DATA UNDER STUDY:
=== Section Start ===
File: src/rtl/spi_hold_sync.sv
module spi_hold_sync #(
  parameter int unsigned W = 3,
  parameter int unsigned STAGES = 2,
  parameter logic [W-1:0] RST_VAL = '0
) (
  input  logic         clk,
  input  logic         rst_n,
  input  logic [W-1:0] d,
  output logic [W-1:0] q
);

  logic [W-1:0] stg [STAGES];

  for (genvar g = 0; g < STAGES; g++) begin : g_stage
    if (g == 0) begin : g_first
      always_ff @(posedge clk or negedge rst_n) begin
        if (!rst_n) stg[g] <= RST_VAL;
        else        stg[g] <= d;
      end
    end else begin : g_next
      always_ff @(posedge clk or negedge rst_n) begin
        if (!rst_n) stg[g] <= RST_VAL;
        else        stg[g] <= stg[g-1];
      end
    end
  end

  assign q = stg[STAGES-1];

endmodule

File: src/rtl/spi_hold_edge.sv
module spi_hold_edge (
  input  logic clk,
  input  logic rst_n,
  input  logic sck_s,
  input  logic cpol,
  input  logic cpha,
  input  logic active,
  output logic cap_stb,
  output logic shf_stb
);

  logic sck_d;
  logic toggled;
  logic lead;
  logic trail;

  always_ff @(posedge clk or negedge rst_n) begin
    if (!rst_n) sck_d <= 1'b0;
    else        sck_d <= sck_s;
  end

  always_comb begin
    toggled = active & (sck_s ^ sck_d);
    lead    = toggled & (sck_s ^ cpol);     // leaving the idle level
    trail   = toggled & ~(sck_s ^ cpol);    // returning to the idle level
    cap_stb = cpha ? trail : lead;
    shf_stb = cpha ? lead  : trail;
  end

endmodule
=== Section End ===
=== Section Start ===
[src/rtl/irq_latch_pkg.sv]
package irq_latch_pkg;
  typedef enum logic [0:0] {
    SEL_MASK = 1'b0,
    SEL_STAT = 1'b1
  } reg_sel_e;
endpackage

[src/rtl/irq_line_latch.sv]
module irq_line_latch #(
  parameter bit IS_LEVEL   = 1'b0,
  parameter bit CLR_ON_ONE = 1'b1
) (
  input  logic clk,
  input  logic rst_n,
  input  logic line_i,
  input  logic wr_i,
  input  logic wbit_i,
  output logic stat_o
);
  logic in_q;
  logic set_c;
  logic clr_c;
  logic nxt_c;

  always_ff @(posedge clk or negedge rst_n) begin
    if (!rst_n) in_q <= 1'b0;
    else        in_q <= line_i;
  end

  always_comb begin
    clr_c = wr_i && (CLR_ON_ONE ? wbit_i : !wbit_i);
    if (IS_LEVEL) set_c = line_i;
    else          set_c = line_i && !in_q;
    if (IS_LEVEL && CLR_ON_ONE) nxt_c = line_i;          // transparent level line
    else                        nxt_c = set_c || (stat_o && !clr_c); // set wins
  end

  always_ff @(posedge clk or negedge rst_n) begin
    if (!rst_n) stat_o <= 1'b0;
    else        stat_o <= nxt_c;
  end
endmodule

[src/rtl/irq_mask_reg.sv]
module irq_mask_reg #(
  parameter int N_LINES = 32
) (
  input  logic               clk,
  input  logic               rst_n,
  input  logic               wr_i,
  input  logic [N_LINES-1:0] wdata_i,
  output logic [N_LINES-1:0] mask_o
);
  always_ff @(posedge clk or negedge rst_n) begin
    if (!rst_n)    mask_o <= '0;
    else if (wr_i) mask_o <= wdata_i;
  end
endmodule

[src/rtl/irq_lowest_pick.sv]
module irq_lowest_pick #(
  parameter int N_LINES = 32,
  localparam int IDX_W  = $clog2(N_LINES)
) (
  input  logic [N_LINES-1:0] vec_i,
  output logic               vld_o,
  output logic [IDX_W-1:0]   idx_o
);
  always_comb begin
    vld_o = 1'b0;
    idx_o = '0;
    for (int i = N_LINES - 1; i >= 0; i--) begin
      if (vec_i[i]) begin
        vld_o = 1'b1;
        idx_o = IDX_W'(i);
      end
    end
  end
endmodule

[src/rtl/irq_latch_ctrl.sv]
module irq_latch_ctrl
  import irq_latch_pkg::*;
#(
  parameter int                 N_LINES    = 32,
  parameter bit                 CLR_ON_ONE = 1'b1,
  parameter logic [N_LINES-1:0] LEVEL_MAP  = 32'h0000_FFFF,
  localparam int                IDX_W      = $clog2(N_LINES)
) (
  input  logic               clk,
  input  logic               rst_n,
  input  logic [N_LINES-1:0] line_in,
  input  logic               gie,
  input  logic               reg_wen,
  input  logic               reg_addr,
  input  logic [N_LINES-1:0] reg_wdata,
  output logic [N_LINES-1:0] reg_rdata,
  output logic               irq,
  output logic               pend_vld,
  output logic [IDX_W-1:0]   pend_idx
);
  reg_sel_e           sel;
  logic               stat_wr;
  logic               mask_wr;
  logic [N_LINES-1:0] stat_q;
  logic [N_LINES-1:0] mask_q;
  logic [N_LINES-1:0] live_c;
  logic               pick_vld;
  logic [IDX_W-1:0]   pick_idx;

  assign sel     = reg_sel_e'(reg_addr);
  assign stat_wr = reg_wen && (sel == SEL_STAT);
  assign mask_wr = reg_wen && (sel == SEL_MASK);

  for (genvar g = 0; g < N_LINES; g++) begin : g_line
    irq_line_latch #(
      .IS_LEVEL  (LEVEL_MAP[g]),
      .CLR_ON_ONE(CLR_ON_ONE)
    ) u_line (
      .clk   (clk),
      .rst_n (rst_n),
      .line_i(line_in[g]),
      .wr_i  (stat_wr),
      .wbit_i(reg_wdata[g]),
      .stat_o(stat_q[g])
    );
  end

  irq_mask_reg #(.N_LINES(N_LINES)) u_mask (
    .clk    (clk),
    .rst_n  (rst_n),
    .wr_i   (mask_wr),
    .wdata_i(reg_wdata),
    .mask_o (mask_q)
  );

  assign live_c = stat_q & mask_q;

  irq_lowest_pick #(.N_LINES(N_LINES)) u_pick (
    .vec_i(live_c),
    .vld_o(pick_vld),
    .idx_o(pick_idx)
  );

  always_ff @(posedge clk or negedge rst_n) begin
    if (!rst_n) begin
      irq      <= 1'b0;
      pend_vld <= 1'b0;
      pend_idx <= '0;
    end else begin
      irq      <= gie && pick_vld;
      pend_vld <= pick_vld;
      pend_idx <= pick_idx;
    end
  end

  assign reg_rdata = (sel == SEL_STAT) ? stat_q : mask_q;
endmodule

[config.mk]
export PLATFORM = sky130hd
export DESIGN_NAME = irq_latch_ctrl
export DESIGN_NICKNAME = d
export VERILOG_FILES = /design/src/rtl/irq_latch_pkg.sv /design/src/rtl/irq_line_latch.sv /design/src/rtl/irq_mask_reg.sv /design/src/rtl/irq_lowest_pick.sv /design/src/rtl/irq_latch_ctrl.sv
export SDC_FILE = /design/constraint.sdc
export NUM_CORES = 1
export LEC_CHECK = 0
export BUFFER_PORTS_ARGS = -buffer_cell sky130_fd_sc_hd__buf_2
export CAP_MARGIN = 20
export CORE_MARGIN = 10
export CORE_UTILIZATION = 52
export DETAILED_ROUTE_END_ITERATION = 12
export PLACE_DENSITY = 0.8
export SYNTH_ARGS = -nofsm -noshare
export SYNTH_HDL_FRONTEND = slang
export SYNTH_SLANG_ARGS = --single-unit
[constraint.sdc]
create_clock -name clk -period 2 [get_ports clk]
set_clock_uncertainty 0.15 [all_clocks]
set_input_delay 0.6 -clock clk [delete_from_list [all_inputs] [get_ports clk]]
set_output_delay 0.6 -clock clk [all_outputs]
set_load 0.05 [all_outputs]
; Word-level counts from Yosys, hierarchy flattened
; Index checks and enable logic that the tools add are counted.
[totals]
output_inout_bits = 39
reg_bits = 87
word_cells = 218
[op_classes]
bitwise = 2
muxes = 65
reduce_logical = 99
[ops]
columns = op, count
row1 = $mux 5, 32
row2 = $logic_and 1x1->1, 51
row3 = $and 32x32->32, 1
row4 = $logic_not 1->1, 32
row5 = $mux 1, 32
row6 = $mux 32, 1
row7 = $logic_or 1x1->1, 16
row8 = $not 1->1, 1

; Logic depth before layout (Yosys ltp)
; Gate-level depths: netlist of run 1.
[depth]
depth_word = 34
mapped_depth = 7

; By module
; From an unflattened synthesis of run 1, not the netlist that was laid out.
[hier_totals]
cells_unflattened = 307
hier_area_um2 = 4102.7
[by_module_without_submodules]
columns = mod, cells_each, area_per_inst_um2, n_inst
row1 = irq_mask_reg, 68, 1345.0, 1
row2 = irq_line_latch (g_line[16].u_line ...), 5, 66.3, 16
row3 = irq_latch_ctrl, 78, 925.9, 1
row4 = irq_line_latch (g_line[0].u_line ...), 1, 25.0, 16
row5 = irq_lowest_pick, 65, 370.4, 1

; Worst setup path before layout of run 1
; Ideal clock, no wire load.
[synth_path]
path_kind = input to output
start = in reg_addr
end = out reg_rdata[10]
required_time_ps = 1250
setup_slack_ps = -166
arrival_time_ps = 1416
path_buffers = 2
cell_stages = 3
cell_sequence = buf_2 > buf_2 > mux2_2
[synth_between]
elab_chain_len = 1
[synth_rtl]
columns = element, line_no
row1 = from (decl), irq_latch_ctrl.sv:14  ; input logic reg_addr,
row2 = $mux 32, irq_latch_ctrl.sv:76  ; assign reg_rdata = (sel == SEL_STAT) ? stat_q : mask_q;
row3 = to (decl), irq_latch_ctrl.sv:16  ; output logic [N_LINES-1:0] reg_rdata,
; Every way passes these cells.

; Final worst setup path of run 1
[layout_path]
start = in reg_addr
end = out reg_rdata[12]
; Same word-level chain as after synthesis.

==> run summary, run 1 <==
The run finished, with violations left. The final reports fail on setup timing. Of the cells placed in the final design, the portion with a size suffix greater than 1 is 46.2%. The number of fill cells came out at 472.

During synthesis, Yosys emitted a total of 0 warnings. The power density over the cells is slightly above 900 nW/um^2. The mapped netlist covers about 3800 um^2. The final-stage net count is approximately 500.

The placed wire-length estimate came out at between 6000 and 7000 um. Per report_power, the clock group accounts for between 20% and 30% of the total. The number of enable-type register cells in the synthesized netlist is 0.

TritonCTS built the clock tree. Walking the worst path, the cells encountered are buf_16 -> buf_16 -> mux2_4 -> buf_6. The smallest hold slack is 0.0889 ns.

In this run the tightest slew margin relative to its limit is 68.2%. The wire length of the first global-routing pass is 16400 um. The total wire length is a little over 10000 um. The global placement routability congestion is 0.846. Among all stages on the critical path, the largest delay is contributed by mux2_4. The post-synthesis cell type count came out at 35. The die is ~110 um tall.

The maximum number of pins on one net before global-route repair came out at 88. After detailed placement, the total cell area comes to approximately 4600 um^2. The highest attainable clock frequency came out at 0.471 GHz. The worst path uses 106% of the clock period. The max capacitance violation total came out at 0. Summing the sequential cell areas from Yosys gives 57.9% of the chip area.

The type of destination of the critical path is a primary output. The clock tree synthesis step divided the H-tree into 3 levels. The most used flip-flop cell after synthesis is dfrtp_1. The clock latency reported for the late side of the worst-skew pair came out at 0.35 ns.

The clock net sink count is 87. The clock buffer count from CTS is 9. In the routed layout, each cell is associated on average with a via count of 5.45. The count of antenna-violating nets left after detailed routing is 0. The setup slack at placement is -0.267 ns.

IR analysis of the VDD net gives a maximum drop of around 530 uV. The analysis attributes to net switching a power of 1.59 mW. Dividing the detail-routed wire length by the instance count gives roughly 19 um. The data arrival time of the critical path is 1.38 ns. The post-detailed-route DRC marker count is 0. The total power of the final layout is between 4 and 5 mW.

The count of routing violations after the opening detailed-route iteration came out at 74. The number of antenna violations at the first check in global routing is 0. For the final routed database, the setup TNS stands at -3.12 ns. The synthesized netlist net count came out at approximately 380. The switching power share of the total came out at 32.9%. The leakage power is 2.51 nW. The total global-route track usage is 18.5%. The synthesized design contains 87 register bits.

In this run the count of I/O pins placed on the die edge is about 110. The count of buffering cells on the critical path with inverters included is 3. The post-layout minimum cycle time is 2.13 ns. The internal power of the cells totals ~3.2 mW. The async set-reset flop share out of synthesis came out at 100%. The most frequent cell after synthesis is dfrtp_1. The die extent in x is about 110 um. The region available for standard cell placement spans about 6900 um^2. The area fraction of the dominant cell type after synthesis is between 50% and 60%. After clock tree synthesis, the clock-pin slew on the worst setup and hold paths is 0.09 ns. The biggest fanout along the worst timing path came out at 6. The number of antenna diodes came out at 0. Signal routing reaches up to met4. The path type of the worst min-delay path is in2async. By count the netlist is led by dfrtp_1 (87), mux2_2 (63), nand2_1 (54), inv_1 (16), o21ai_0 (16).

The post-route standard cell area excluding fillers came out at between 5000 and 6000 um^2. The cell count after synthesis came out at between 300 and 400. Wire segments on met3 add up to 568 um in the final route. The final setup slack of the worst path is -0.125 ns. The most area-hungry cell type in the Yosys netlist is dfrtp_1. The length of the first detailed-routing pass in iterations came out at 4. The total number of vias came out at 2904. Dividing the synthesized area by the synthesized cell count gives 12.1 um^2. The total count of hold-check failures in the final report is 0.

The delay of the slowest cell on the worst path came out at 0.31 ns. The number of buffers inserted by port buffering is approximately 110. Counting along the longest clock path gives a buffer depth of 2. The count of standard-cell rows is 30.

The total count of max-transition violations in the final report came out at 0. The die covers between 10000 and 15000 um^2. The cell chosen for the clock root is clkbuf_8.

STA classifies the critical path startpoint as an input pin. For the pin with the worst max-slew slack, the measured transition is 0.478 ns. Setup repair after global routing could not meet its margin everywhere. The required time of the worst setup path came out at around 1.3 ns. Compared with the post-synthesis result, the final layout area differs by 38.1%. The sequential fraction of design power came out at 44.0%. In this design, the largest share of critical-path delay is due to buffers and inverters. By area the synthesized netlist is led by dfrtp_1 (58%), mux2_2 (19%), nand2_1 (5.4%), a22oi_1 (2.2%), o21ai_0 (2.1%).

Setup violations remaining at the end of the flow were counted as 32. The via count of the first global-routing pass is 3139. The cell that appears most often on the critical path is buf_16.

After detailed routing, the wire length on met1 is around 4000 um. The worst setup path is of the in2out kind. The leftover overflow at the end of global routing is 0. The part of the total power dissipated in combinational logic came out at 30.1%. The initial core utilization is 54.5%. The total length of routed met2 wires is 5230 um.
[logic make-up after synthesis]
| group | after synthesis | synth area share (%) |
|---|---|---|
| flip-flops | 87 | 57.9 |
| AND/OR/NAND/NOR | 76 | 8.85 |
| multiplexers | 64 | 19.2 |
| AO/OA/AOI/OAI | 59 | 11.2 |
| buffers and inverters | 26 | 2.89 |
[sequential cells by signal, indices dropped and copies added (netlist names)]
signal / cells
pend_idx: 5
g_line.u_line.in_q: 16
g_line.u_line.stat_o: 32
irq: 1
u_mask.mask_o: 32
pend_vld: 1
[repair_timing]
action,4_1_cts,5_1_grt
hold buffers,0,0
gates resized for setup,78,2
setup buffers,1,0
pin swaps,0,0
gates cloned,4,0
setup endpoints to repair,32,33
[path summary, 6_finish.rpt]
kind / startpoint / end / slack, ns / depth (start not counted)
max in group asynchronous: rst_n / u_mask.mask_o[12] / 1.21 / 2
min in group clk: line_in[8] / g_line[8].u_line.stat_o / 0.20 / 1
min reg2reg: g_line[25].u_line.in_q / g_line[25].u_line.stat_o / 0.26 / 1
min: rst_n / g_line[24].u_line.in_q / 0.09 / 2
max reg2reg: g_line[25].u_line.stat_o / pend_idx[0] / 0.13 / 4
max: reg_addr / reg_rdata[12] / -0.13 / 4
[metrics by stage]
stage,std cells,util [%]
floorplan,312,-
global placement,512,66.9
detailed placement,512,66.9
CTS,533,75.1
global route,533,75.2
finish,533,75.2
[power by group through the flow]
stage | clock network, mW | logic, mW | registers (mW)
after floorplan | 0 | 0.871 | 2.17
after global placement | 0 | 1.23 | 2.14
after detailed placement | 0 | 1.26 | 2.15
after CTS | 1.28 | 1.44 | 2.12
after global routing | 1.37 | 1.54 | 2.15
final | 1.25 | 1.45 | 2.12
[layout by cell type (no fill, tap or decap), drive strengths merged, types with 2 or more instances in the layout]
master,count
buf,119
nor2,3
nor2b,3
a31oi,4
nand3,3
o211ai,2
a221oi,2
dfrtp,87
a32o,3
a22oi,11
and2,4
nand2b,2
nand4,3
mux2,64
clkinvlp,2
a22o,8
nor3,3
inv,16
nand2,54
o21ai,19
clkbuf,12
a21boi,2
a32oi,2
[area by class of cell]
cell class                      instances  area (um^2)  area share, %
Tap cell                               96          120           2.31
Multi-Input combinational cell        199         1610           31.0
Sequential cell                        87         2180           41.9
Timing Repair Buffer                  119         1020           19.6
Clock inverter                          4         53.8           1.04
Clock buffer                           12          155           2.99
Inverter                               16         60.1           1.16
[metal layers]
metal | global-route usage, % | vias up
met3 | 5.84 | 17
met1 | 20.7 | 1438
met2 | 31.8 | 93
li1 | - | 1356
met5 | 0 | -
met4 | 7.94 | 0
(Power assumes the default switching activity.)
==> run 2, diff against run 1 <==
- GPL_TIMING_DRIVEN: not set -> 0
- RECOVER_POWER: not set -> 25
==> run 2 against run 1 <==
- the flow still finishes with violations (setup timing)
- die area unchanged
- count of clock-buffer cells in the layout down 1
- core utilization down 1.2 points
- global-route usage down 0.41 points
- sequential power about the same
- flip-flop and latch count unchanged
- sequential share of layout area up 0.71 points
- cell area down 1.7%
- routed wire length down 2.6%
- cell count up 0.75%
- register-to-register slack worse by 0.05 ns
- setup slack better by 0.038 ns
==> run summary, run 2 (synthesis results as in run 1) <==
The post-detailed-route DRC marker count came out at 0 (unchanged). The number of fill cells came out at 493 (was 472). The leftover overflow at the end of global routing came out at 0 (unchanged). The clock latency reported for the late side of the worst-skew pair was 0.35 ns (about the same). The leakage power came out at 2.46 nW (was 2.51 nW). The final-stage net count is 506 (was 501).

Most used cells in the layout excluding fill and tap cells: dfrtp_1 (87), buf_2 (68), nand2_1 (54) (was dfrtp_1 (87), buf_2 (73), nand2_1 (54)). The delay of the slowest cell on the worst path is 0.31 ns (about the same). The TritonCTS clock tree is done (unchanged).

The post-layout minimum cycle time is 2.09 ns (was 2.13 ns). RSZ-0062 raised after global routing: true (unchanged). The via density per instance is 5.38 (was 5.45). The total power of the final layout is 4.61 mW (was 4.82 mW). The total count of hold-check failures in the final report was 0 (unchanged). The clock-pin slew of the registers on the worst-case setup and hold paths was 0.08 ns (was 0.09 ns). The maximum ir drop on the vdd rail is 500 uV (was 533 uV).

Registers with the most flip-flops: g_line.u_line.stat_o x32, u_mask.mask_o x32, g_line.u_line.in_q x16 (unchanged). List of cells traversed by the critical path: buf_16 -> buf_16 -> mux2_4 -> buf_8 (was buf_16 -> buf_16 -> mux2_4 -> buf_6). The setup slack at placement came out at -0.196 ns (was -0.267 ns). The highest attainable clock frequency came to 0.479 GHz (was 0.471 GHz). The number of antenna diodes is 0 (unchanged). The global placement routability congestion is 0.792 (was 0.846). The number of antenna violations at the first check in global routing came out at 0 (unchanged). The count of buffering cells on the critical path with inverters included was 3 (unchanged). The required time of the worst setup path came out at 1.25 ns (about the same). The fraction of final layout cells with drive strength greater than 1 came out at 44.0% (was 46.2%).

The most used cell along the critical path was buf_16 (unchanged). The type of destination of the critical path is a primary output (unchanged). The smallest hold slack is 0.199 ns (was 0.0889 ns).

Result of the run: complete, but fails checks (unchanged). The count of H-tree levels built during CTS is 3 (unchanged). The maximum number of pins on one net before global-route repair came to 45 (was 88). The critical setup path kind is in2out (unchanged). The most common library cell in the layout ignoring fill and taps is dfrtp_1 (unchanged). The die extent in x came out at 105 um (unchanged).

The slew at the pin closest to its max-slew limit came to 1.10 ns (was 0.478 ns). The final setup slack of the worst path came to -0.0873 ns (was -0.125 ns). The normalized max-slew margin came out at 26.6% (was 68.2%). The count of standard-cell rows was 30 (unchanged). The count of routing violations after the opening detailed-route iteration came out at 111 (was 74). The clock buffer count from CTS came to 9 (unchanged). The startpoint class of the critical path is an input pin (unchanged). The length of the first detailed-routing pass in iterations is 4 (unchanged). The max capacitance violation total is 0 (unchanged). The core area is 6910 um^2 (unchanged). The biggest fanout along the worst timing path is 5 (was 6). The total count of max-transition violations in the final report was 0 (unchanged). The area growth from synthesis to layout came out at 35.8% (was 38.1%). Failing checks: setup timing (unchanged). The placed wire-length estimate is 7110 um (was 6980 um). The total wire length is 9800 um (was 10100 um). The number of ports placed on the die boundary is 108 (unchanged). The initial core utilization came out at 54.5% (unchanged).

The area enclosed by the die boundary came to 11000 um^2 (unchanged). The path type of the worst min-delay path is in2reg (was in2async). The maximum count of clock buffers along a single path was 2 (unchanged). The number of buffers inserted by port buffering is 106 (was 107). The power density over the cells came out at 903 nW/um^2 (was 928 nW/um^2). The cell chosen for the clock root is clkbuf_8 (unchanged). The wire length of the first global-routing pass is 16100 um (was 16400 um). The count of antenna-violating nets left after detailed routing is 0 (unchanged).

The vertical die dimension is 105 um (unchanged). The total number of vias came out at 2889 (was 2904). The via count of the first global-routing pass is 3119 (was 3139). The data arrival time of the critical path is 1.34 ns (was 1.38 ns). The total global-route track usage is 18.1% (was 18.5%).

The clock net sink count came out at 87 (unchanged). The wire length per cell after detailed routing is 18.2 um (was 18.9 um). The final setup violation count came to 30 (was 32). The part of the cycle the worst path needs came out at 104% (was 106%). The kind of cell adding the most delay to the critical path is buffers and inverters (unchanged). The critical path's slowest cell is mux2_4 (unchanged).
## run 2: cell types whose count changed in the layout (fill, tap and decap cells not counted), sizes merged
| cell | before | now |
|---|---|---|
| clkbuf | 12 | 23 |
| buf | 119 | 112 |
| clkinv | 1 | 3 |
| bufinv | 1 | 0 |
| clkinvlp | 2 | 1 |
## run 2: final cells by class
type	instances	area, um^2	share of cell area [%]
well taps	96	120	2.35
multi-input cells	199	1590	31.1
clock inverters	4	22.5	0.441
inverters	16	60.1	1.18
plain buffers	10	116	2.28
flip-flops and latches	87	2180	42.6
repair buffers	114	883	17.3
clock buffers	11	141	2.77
=== Section End ===
Copy out every line of the material above that mentions the word "reported".

The type of destination of the critical path is a primary output. The clock tree synthesis step divided the H-tree into 3 levels. The most used flip-flop cell after synthesis is dfrtp_1. The clock latency reported for the late side of the worst-skew pair came out at 0.35 ns.
The post-detailed-route DRC marker count came out at 0 (unchanged). The number of fill cells came out at 493 (was 472). The leftover overflow at the end of global routing came out at 0 (unchanged). The clock latency reported for the late side of the worst-skew pair was 0.35 ns (about the same). The leakage power came out at 2.46 nW (was 2.51 nW). The final-stage net count is 506 (was 501).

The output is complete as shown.